Chi gioca coi numeri dei reati romeni

Stupri, violenze sessuali, prove di quotidiana barbarie che si compiono in ogni angolo d'Italia, con la sofferenza indicibile delle vittime e il nostro sgomento. Chi commette questi crimini? Ci soccorre il Viminale, che non è un centrale di polizia occhiuta e semisegreta, ma una direzione di pubblica sicurezza al servizio dei cittadini e aperta alle legittime aspirazioni di specifiche conoscenze da parte degli italiani.

Dunque, nel 2008 le violenze sessuali sono diminuite dell’8,4 per cento; nel triennio 2006-2008 queste sono state commesse nel 60,9 per cento da italiani, per il 7,8 da romeni e per il 6,3 per cento da marocchini.
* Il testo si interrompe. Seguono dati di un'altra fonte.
$ cat config.mk
export PLATFORM = sky130hd
export DESIGN_NAME = sample_capture
export DESIGN_NICKNAME = d
export VERILOG_FILES = /design/src/rtl/sample_capture.sv
export SDC_FILE = /design/constraint.sdc
export NUM_CORES = 2
export LEC_CHECK = 0
export BUFFER_PORTS_ARGS = -buffer_cell sky130_fd_sc_hd__buf_2
export CAP_MARGIN = 5
export CORE_MARGIN = 2
export CORE_UTILIZATION = 44
export DETAILED_ROUTE_END_ITERATION = 7
export GPL_TIMING_DRIVEN = 0
export PLACE_DENSITY = 0.61
export SLEW_MARGIN = 20
export SYNTH_ARGS = -nofsm -noshare
export SYNTH_HDL_FRONTEND = slang
export SYNTH_SLANG_ARGS = --single-unit
$ cat constraint.sdc
create_clock -name clk -period 3.1 [get_ports clk]
set_input_delay 0.155 -clock clk [delete_from_list [all_inputs] [get_ports clk]]
set_output_delay 0.155 -clock clk [all_outputs]
set_load 0.1 [all_outputs]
Sembra già di sentire i fautori della politica delle «porte aperte». Vedete, ve la prendete sempre con gli immigrati, ma la parte rilevante degli stupratori sono fratelli nostri, parlano la nostra lingua e mangiano spaghetti; non sarebbe ora di mettere la sordina a certe campagne che attribuiscono all’immigrazione l’aumento di certe forme di criminalità?

Calma, calma. Le cifre non sono manipolabili a piacere. I romeni presenti nel nostro Paese sono circa un milione, pari cioè all’1,5 per cento, più o meno, della popolazione. Perché questa minoranza esprime una propensione così alta (7,8%) a un certo tipo di reati? Lo stesso discorso vale per i marocchini, che sono anche di meno rispetto ai romeni. Non è un discorso razzistico, ma culturale: a Sud e Est dell’Italia ci sono Paesi in cui la considerazione e il rispetto per le donne sono più bassi che da noi, dove del resto abbiamo ancora tanto da imparare. È un dato di fatto, non un’opinione e l’integrazione che tutti auspicano dovrebbe comprendere la crescente condivisione di comportamenti e valori.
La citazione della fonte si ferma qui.